→ WHAT YOU ARE ASKED TO DO
Write out exactly the lines from the first line of the records below through the line that contains "localparam logic [4:0] RD_REG2", and stop there.

Saved entries
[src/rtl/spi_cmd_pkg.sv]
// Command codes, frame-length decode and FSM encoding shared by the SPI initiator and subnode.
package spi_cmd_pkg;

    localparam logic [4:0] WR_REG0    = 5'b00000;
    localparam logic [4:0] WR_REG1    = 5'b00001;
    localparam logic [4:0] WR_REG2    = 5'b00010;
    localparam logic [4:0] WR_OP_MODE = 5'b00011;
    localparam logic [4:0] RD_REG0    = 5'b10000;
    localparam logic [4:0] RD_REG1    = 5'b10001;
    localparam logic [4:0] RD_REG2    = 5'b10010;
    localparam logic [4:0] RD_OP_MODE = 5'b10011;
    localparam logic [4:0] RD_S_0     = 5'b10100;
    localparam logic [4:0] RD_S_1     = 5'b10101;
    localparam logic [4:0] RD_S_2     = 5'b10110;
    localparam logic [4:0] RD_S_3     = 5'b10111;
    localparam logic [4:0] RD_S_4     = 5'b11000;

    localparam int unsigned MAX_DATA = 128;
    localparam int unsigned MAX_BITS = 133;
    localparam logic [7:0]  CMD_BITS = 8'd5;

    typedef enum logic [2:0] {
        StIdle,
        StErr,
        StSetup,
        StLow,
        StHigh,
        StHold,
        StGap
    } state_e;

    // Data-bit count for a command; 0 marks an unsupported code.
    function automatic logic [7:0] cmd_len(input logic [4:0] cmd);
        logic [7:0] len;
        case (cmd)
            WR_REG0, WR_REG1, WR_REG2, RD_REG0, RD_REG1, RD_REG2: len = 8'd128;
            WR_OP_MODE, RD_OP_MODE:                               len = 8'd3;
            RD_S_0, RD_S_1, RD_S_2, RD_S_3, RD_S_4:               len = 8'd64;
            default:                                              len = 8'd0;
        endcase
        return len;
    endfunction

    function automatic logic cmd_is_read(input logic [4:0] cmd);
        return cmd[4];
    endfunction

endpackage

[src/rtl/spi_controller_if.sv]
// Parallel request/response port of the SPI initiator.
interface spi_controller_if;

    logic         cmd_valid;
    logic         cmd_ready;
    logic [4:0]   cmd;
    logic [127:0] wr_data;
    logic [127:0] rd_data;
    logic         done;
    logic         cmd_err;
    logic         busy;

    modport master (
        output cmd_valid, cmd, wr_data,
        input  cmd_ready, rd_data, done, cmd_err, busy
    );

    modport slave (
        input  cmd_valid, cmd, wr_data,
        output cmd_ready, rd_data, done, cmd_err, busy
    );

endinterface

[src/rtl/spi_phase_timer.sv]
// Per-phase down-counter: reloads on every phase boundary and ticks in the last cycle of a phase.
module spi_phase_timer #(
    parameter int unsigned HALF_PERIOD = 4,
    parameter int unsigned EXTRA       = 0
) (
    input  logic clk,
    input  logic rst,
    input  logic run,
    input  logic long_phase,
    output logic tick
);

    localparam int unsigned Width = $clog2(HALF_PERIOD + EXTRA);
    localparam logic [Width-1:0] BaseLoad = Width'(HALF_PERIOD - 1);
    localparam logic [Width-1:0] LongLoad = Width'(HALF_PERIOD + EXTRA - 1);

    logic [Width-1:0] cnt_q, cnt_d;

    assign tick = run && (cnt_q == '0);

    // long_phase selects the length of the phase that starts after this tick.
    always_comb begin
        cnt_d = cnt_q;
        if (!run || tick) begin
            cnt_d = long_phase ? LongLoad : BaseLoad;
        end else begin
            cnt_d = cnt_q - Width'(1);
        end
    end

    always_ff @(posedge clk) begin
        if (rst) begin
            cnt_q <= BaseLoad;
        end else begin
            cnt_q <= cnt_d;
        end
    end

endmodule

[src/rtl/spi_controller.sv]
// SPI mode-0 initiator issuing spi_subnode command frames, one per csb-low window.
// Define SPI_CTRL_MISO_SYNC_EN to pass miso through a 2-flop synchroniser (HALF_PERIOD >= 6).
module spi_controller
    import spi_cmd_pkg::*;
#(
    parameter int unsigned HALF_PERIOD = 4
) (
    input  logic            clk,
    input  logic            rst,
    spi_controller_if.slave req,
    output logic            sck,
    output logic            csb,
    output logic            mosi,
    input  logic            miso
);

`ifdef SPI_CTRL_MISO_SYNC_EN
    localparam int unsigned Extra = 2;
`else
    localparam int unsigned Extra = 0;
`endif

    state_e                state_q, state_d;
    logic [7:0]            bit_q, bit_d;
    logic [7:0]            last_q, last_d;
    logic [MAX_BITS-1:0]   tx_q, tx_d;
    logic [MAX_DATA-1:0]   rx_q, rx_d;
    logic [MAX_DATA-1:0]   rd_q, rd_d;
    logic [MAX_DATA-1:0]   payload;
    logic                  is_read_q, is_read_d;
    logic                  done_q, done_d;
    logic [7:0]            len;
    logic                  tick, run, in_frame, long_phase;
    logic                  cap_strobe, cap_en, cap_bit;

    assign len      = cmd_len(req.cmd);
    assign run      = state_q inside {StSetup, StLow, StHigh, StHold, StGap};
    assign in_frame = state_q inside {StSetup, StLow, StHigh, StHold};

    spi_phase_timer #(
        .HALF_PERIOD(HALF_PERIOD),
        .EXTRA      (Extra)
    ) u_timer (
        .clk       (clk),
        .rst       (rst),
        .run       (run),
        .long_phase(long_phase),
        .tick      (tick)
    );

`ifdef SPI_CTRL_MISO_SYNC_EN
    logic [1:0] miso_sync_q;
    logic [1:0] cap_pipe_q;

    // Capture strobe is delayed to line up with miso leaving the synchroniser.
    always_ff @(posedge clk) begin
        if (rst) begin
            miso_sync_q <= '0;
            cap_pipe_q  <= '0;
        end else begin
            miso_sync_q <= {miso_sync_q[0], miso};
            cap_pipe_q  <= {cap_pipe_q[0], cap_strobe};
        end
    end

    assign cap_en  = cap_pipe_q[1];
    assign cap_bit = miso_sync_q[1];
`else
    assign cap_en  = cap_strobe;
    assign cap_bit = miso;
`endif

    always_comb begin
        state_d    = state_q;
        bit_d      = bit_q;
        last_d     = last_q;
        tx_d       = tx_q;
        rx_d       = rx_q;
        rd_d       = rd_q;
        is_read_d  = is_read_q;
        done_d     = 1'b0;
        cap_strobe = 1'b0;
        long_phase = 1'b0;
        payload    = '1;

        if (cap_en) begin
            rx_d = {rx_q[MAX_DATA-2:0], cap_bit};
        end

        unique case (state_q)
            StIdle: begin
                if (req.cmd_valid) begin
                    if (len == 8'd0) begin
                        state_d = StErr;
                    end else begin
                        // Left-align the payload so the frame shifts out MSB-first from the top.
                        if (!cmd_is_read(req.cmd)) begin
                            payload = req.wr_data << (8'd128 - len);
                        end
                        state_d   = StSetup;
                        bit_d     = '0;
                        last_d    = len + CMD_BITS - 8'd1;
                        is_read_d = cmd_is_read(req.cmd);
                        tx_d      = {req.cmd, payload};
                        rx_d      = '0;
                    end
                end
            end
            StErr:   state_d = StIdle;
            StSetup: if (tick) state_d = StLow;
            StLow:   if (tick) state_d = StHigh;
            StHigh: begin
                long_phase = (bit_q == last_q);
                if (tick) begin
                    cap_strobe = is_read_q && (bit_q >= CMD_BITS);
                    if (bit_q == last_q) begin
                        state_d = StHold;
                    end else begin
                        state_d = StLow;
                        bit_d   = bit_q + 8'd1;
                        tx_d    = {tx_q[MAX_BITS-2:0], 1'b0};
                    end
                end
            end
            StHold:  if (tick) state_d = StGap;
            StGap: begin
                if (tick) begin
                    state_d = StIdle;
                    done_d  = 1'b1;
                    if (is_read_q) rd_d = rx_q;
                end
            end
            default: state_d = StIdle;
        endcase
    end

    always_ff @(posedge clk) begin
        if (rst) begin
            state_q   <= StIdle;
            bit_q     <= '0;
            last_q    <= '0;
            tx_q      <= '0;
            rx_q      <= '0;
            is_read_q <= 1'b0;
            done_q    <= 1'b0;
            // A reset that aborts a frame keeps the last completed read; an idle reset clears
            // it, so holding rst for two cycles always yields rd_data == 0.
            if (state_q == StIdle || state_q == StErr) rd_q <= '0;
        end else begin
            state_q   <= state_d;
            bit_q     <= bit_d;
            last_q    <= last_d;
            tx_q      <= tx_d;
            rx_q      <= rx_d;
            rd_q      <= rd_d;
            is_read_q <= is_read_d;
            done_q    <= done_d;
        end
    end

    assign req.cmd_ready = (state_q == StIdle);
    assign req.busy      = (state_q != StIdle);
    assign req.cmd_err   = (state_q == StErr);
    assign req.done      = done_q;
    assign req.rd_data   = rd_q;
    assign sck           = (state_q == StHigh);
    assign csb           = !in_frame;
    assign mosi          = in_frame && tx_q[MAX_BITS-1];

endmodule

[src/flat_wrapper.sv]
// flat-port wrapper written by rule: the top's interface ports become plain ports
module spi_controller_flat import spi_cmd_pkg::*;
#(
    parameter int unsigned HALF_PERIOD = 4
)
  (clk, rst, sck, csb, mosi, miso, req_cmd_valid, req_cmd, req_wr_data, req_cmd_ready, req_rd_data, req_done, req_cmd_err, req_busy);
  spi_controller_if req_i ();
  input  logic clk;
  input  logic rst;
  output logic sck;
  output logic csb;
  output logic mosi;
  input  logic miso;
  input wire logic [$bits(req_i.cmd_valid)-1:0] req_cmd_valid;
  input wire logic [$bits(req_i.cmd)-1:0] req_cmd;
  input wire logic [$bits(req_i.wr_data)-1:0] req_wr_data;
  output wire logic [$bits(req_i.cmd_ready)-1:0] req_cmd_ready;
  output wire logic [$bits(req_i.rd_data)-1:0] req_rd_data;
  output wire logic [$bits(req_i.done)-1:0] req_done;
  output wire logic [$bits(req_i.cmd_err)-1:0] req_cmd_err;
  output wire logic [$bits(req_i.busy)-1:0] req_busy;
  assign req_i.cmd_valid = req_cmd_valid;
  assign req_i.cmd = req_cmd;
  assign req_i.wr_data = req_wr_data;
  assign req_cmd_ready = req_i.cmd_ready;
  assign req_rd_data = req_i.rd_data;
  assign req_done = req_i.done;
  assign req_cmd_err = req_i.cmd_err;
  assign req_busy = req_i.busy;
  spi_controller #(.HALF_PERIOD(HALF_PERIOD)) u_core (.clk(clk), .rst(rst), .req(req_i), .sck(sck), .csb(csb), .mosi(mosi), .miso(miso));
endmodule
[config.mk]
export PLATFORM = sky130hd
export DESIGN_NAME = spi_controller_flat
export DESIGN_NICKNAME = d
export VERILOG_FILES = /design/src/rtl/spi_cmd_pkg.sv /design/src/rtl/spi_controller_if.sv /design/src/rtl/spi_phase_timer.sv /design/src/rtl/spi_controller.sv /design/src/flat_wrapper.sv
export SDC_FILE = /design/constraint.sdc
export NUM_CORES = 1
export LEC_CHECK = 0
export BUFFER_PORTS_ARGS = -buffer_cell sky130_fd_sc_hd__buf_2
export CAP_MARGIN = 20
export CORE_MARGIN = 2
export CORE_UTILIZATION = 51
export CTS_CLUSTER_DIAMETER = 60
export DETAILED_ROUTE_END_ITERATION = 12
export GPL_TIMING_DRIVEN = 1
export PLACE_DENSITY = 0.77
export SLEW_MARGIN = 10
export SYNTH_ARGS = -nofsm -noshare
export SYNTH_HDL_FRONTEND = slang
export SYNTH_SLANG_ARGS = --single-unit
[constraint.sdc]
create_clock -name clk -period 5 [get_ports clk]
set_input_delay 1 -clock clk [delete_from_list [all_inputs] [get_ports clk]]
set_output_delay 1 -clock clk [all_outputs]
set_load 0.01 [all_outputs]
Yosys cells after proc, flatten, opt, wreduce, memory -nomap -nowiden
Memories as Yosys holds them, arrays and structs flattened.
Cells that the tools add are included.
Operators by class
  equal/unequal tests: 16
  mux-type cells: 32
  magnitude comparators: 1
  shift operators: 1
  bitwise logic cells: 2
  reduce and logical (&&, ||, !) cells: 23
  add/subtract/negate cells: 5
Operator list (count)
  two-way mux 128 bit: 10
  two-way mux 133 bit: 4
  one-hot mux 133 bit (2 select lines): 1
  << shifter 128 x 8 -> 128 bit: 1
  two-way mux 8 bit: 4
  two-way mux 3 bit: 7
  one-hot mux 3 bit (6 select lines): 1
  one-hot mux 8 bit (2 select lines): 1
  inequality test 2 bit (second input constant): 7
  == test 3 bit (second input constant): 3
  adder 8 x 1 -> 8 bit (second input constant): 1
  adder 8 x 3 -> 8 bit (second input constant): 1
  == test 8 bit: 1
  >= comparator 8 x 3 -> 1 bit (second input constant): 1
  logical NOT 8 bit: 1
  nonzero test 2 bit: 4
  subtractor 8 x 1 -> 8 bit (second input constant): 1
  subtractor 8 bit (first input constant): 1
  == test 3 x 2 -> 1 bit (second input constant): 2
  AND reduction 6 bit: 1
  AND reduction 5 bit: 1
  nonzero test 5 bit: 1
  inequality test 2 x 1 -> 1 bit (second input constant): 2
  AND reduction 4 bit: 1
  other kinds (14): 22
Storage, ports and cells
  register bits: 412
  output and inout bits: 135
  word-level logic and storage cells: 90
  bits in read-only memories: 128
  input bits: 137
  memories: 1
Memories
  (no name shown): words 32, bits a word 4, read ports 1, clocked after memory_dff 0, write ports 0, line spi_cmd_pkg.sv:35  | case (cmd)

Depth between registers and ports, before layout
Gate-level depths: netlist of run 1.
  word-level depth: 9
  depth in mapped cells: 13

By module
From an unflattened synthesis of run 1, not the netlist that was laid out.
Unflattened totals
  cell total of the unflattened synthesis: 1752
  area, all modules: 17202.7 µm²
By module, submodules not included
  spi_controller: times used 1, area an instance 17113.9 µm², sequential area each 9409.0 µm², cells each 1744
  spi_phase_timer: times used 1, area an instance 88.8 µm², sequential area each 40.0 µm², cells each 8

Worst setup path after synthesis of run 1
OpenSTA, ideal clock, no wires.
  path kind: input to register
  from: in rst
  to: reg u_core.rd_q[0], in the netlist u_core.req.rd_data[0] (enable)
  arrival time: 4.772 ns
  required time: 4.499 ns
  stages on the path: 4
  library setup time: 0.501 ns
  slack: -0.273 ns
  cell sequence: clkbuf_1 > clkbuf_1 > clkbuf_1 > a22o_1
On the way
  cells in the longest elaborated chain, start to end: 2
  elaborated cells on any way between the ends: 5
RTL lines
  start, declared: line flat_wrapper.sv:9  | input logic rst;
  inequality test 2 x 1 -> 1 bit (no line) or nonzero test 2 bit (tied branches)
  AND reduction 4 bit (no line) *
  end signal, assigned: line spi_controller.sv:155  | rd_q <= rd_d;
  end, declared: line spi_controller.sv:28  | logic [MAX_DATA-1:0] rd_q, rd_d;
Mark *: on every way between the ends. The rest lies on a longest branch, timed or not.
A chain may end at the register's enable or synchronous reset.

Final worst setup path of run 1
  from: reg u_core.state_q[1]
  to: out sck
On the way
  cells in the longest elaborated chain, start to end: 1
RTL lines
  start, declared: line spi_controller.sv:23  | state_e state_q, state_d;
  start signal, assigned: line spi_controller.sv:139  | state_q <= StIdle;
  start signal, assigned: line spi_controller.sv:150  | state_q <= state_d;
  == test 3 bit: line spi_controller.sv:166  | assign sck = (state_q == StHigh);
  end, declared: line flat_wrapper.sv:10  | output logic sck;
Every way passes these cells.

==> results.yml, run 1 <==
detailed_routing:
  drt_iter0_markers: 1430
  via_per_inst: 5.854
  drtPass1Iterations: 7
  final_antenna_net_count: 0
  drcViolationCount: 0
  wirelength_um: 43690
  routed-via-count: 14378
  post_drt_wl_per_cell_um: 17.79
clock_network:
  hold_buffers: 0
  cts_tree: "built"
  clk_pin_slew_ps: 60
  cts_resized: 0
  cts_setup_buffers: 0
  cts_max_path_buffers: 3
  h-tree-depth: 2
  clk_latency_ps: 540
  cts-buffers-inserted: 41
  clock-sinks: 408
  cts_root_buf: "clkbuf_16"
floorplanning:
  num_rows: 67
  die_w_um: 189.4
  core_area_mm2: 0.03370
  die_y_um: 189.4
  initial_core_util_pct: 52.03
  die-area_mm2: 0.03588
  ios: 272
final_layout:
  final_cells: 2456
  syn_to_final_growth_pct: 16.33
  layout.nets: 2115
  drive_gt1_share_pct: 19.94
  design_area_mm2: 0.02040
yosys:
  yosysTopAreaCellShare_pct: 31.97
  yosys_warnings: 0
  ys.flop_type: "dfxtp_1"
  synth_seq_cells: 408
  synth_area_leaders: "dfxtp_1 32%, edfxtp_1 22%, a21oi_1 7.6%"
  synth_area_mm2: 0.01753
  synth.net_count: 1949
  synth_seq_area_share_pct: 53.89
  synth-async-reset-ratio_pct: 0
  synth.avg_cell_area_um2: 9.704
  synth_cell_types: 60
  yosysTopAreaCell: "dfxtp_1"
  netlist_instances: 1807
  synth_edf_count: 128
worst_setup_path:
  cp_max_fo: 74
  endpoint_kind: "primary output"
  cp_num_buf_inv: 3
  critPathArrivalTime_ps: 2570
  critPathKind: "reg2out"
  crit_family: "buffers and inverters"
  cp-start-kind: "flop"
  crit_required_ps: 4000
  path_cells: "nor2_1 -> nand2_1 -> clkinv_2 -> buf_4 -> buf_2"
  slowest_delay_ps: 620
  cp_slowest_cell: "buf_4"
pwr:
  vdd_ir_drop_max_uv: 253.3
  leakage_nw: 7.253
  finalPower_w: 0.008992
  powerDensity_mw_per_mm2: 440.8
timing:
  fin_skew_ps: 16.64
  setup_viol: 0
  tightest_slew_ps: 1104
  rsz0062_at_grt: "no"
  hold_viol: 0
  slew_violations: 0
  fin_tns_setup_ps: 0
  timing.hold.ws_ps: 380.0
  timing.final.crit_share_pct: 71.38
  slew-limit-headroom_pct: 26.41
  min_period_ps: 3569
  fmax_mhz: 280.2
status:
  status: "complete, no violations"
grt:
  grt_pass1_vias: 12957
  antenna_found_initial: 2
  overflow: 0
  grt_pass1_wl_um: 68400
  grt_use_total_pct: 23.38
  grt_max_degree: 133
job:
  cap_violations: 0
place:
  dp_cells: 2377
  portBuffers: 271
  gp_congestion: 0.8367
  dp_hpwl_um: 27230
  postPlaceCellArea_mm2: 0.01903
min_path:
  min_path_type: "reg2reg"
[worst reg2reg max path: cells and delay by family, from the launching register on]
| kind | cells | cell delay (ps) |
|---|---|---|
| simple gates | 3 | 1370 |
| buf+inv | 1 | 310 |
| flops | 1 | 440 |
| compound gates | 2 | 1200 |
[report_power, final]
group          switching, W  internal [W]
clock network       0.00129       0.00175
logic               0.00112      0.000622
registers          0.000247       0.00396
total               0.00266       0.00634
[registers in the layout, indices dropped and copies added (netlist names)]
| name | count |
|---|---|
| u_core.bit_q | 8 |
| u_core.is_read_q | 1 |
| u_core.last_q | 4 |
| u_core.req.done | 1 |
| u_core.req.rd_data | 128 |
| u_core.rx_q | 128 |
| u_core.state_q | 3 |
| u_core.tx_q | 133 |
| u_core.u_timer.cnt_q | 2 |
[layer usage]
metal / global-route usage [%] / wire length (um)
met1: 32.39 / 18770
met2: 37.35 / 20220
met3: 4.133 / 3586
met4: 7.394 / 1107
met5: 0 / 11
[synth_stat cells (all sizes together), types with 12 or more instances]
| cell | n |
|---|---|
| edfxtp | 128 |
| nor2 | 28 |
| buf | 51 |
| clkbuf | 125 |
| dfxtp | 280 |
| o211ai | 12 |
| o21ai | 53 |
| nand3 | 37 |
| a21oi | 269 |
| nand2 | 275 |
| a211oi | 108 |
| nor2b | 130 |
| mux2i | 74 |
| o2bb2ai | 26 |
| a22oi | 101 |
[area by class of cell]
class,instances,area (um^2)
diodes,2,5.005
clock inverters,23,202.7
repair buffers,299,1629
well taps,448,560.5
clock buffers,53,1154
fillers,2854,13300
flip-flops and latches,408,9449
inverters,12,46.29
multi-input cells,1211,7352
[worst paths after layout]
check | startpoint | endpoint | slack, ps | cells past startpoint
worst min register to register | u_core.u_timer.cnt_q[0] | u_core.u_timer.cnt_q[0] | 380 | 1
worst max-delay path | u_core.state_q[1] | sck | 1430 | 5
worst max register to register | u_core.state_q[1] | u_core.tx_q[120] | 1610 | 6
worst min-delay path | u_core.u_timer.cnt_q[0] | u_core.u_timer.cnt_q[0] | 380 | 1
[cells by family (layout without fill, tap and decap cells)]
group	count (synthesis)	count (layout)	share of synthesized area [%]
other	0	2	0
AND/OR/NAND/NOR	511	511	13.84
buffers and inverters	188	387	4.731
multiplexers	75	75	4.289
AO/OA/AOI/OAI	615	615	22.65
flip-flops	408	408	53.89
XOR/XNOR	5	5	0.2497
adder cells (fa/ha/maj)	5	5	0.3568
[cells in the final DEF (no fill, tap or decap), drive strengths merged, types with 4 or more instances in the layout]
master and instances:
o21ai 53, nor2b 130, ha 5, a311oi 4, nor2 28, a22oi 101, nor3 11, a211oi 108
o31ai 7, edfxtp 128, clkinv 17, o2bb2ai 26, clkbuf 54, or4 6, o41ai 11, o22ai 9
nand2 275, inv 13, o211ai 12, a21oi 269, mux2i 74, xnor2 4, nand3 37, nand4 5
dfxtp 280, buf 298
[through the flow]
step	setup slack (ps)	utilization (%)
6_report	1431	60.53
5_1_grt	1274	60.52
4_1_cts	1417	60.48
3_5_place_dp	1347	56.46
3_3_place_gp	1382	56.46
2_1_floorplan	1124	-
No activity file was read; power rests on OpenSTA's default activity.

→ RESULT OF THIS TASK
[src/rtl/spi_cmd_pkg.sv]
// Command codes, frame-length decode and FSM encoding shared by the SPI initiator and subnode.
package spi_cmd_pkg;

    localparam logic [4:0] WR_REG0    = 5'b00000;
    localparam logic [4:0] WR_REG1    = 5'b00001;
    localparam logic [4:0] WR_REG2    = 5'b00010;
    localparam logic [4:0] WR_OP_MODE = 5'b00011;
    localparam logic [4:0] RD_REG0    = 5'b10000;
    localparam logic [4:0] RD_REG1    = 5'b10001;
    localparam logic [4:0] RD_REG2    = 5'b10010;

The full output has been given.